------ The data

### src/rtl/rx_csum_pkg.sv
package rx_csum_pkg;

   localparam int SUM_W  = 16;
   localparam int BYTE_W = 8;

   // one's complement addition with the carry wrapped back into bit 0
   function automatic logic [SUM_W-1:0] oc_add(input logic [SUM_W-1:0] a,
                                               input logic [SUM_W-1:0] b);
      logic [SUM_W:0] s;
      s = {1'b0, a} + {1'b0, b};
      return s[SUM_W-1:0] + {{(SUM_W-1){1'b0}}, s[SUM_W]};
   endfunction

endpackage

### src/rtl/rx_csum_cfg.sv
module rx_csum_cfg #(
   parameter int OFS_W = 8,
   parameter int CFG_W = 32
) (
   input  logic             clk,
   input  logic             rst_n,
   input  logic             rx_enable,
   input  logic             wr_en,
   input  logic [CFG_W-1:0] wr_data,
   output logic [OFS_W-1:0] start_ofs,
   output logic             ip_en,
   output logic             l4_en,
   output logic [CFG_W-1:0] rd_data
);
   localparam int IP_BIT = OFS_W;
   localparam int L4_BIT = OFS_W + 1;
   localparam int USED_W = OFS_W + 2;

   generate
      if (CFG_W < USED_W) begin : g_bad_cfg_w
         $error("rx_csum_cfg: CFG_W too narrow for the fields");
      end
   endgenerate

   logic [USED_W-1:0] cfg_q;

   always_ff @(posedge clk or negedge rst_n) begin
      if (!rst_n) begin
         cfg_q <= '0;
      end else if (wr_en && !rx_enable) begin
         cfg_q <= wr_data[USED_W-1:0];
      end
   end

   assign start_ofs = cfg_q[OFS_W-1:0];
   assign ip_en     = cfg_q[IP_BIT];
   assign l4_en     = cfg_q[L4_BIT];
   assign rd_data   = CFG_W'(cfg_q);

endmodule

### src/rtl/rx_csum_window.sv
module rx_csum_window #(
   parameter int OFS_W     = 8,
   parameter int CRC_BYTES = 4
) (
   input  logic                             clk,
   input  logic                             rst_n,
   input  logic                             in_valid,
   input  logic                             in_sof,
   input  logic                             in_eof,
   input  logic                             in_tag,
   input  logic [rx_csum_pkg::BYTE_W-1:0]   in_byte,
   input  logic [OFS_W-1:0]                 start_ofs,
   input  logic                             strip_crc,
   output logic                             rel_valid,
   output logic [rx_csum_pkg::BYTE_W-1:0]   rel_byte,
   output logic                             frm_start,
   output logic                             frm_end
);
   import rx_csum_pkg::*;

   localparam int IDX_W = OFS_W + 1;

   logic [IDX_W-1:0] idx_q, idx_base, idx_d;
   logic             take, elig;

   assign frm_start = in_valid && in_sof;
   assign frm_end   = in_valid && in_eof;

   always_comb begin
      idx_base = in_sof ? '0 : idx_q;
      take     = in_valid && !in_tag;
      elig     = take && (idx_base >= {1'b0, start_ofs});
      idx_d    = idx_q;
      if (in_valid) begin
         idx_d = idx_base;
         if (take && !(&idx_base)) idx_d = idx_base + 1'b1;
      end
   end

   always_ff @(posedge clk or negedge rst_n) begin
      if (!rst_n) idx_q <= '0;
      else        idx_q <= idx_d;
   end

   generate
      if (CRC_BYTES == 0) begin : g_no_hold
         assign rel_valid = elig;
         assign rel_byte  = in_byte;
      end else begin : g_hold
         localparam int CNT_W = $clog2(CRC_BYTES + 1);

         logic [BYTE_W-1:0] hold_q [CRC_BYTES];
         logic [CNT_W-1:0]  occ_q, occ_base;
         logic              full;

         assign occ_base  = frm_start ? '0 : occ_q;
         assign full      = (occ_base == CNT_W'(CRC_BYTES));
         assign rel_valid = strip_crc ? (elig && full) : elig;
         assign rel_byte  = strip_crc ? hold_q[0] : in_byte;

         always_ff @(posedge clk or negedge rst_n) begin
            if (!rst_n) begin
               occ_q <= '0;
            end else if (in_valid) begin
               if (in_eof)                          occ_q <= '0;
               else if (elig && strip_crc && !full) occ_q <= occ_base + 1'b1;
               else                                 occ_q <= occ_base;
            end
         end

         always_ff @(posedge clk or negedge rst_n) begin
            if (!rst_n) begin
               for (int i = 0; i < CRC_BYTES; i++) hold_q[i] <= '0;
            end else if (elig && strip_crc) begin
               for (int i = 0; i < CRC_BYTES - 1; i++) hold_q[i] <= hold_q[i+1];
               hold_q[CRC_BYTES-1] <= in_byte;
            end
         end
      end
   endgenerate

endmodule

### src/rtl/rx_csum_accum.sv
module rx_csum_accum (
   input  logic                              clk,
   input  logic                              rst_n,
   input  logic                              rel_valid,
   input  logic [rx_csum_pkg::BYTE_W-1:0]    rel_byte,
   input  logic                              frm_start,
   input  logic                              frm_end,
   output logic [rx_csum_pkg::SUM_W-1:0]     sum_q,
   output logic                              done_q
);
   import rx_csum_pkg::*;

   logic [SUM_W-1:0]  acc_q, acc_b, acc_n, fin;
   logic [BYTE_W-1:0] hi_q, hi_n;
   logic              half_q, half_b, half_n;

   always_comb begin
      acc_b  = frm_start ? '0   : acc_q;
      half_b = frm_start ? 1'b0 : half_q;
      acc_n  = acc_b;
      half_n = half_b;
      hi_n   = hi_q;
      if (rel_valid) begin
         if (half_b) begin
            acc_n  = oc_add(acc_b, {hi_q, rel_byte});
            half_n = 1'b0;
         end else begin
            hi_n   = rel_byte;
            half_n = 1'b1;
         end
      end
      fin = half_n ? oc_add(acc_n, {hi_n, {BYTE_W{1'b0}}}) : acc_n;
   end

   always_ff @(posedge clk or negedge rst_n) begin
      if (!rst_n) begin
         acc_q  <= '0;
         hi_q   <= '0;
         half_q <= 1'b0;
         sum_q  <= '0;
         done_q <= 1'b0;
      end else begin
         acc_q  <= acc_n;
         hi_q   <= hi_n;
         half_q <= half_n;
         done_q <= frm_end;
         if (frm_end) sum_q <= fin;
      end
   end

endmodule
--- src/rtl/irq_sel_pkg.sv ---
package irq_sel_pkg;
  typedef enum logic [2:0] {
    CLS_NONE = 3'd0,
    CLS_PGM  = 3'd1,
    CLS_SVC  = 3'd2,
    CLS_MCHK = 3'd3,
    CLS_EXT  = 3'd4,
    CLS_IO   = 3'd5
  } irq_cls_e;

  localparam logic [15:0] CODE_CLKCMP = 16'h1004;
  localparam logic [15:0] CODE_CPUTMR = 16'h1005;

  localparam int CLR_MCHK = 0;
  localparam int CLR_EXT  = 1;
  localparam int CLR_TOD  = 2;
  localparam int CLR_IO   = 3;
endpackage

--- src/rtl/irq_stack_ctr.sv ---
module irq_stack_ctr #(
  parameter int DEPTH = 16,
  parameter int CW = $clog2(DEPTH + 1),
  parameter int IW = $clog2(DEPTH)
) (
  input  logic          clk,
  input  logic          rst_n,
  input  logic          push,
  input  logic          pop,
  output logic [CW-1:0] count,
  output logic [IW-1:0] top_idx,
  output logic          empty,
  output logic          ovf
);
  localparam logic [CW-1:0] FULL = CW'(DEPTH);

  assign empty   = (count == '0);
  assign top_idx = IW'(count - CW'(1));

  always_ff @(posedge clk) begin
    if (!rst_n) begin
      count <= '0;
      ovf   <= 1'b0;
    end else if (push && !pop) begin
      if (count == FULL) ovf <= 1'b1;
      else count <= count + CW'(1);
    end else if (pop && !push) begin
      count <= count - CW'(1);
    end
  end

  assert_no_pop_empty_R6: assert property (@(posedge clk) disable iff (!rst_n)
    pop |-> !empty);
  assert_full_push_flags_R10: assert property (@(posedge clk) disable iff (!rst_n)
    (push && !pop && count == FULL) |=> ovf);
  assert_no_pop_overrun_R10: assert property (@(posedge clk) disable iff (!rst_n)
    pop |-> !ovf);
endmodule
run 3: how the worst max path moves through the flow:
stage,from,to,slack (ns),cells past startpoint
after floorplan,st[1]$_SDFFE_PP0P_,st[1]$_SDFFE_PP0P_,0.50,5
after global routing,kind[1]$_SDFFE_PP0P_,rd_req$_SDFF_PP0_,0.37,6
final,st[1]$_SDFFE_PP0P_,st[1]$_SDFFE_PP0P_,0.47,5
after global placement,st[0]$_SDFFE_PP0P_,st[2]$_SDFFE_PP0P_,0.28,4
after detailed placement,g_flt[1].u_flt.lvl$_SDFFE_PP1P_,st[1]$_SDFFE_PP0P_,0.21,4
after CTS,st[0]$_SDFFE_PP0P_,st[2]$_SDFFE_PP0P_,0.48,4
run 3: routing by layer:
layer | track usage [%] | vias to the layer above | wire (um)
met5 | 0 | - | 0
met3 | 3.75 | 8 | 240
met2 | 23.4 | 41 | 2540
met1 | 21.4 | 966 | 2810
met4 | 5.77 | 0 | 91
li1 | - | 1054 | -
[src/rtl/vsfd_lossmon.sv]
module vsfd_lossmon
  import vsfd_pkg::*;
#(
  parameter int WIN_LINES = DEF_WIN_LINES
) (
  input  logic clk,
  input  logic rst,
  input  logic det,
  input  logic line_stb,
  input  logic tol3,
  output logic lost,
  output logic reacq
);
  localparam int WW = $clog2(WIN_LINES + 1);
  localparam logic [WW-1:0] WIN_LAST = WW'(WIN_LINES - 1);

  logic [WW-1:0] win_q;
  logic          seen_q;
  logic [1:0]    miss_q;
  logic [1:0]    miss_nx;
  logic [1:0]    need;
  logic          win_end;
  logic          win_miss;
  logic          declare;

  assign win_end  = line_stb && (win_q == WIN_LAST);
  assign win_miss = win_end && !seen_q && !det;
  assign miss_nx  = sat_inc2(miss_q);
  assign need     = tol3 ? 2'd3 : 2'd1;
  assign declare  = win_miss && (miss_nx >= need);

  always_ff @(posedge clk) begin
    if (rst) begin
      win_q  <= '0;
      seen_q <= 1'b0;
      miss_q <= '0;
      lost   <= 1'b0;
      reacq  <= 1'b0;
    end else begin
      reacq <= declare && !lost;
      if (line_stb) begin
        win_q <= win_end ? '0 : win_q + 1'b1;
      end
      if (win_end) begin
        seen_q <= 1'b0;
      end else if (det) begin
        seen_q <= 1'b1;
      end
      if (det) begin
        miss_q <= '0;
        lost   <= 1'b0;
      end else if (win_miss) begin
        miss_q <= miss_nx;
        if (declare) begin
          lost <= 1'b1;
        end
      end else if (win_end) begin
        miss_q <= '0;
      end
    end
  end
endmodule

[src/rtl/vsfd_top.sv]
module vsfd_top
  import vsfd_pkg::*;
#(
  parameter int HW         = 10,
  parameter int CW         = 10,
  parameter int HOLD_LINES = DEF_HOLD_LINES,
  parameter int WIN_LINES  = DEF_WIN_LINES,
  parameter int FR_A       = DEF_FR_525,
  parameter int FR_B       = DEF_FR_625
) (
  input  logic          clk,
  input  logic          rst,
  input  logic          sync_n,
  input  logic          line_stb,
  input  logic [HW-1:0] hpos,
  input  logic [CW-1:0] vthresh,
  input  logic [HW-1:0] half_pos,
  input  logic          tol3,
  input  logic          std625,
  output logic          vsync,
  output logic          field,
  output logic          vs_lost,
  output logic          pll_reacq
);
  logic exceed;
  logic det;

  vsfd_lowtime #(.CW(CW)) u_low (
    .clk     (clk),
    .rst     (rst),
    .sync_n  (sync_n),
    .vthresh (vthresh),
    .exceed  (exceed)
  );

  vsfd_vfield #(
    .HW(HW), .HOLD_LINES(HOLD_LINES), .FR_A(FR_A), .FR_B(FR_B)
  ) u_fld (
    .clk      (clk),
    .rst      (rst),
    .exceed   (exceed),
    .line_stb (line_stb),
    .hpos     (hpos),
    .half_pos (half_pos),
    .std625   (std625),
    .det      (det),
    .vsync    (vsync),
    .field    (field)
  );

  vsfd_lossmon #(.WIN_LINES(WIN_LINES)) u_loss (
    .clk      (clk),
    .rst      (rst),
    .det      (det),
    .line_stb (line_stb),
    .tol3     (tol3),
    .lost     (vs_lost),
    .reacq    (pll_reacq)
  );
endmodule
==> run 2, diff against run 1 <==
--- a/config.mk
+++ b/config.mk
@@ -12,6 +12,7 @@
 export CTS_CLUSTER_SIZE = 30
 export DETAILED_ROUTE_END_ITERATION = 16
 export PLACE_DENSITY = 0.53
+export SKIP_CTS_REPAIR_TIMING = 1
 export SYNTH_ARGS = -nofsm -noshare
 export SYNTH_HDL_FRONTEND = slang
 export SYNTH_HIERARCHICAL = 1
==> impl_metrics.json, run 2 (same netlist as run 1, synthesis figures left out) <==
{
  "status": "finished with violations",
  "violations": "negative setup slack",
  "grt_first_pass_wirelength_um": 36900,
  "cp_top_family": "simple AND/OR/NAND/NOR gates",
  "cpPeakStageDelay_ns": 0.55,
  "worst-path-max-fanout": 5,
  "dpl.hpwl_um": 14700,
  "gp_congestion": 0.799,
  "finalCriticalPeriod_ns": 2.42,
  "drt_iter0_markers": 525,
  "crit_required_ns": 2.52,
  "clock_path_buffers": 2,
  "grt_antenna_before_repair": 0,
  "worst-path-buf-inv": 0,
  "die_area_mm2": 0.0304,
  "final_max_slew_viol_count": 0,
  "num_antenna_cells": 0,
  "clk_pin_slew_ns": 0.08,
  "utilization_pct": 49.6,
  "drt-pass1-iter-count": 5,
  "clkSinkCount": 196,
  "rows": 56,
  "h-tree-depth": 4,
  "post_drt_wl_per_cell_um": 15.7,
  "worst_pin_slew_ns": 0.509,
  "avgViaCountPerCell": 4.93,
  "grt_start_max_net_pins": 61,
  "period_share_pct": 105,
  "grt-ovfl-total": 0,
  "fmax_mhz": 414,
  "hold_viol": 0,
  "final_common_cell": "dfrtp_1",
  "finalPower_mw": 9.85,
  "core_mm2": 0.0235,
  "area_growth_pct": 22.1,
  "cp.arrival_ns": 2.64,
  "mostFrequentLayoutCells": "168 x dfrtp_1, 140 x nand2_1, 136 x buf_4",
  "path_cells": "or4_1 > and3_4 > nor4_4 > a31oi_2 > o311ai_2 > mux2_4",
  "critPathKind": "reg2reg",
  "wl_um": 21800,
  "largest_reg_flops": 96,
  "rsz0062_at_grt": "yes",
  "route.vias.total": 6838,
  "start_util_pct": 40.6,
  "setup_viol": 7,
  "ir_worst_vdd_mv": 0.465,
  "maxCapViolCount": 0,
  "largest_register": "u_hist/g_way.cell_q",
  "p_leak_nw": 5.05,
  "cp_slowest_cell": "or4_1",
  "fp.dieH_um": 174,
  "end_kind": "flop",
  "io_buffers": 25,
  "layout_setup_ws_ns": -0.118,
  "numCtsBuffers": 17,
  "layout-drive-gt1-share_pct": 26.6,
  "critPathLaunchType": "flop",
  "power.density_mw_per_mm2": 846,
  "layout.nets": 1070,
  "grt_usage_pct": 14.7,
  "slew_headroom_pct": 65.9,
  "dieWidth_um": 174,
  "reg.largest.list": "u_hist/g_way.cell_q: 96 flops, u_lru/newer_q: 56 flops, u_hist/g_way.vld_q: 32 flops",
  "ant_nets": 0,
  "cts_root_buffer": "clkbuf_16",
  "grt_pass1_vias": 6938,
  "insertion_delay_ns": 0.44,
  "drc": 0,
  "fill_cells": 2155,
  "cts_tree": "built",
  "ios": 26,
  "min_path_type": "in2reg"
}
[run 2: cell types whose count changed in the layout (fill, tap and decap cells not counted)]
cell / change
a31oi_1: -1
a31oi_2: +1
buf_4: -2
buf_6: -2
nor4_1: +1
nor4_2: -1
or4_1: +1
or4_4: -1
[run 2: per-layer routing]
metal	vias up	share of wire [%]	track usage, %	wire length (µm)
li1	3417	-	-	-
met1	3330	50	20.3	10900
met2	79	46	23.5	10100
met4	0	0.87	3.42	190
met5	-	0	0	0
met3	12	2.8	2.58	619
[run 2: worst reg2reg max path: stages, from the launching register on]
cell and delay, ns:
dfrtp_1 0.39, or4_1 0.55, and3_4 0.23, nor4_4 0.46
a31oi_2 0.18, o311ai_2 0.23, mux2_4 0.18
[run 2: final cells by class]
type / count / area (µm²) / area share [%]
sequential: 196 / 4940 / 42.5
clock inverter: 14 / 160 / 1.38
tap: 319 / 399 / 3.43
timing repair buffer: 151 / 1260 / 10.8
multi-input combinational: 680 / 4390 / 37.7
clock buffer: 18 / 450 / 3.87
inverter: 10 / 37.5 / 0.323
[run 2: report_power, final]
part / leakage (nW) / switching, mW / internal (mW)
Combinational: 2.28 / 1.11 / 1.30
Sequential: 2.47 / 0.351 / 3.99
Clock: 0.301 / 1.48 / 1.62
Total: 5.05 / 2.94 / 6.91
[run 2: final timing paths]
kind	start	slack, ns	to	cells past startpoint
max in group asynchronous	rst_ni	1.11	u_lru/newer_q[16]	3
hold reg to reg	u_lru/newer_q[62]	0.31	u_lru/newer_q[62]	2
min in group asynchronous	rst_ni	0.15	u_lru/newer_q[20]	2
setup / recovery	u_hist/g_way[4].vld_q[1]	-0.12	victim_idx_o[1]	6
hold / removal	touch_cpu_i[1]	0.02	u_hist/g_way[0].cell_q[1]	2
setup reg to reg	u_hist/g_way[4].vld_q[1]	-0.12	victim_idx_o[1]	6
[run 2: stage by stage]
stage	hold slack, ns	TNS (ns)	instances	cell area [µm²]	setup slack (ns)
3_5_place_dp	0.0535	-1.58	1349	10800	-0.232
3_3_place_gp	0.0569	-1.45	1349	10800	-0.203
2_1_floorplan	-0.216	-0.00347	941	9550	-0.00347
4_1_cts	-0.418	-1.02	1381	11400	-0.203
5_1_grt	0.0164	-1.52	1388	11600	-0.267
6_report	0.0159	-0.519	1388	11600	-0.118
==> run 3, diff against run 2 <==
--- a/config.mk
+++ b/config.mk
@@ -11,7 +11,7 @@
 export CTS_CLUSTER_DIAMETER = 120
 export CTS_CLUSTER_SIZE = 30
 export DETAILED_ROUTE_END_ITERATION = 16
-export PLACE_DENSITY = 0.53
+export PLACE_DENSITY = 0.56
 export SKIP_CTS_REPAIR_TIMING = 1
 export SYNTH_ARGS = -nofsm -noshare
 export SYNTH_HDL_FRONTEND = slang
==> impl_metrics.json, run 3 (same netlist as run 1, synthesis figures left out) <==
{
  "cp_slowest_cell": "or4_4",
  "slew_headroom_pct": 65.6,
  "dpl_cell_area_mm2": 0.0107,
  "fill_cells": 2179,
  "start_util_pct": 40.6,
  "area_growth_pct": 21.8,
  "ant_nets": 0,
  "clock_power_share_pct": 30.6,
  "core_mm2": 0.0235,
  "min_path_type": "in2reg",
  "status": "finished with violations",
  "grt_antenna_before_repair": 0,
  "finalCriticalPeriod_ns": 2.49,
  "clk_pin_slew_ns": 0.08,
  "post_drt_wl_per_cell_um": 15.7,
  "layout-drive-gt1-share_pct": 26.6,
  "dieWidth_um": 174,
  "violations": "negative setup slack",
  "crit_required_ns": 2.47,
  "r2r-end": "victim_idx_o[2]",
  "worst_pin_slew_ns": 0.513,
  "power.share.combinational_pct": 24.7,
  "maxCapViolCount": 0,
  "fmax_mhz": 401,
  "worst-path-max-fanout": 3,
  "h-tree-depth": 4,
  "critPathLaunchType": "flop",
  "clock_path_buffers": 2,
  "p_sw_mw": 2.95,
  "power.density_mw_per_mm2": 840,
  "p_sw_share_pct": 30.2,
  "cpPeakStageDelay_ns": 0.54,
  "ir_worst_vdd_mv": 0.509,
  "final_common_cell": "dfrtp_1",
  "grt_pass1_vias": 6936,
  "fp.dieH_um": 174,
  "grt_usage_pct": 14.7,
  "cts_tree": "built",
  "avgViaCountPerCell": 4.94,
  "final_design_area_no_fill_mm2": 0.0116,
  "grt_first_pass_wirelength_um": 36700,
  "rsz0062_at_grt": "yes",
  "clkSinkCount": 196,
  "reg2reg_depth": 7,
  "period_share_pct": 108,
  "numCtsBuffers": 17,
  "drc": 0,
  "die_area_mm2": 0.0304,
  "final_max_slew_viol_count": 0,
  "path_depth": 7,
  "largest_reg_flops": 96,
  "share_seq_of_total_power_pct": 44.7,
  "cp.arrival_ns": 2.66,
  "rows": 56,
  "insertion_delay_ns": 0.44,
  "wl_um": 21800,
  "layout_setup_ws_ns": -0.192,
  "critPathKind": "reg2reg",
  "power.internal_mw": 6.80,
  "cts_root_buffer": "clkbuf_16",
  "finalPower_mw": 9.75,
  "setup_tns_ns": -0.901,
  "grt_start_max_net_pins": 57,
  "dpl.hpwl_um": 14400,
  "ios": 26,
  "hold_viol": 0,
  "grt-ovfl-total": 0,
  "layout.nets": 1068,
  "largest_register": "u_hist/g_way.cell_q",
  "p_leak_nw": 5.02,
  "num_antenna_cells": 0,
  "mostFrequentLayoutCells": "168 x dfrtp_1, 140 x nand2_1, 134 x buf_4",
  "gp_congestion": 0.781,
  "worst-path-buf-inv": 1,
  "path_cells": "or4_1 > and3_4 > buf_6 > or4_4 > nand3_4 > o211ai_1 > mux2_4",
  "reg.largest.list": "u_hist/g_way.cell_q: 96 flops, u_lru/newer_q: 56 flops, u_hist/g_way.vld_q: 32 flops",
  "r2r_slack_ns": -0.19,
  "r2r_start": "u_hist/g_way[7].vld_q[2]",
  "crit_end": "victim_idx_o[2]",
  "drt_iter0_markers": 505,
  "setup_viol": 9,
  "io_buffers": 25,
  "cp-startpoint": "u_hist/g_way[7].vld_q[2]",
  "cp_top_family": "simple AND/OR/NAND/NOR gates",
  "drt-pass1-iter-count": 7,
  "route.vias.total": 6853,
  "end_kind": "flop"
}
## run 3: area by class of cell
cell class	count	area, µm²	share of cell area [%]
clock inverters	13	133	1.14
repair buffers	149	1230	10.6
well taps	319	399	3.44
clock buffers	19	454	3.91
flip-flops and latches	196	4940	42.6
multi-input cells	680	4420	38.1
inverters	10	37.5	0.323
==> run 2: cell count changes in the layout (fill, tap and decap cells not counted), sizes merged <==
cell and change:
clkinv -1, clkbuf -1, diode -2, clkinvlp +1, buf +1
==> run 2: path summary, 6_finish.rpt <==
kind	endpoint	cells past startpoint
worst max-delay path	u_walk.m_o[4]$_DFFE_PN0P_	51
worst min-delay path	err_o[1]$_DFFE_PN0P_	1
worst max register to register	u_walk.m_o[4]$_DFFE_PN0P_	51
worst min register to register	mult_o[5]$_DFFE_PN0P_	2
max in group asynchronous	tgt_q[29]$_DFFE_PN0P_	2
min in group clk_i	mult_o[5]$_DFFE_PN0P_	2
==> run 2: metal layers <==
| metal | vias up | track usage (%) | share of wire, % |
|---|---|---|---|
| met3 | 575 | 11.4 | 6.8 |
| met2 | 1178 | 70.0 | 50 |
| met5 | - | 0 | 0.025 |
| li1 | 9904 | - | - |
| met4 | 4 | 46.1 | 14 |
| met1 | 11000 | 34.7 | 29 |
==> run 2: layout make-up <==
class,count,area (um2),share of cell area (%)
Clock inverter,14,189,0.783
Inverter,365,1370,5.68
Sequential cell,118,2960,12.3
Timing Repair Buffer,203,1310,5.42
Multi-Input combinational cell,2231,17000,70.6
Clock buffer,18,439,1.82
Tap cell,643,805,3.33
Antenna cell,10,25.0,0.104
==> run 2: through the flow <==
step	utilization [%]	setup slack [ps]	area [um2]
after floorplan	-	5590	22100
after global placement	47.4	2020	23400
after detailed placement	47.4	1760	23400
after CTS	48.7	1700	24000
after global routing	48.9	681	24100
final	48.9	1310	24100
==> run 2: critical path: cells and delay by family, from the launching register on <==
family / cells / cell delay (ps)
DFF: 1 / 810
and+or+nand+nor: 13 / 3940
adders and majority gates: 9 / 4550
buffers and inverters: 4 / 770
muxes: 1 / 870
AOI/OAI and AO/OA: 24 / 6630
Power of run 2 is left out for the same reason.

------------

▶ **Instructions to follow**:
Please, from the entries above, set down exactly the lines from the one containing "run 3: how the" through the one containing "met4 | 5.77 | 0 | 91", and only those.

▶ **Answer area**:
run 3: how the worst max path moves through the flow:
stage,from,to,slack (ns),cells past startpoint
after floorplan,st[1]$_SDFFE_PP0P_,st[1]$_SDFFE_PP0P_,0.50,5
after global routing,kind[1]$_SDFFE_PP0P_,rd_req$_SDFF_PP0_,0.37,6
final,st[1]$_SDFFE_PP0P_,st[1]$_SDFFE_PP0P_,0.47,5
after global placement,st[0]$_SDFFE_PP0P_,st[2]$_SDFFE_PP0P_,0.28,4
after detailed placement,g_flt[1].u_flt.lvl$_SDFFE_PP1P_,st[1]$_SDFFE_PP0P_,0.21,4
after CTS,st[0]$_SDFFE_PP0P_,st[2]$_SDFFE_PP0P_,0.48,4
run 3: routing by layer:
layer | track usage [%] | vias to the layer above | wire (um)
met5 | 0 | - | 0
met3 | 3.75 | 8 | 240
met2 | 23.4 | 41 | 2540
met1 | 21.4 | 966 | 2810
met4 | 5.77 | 0 | 91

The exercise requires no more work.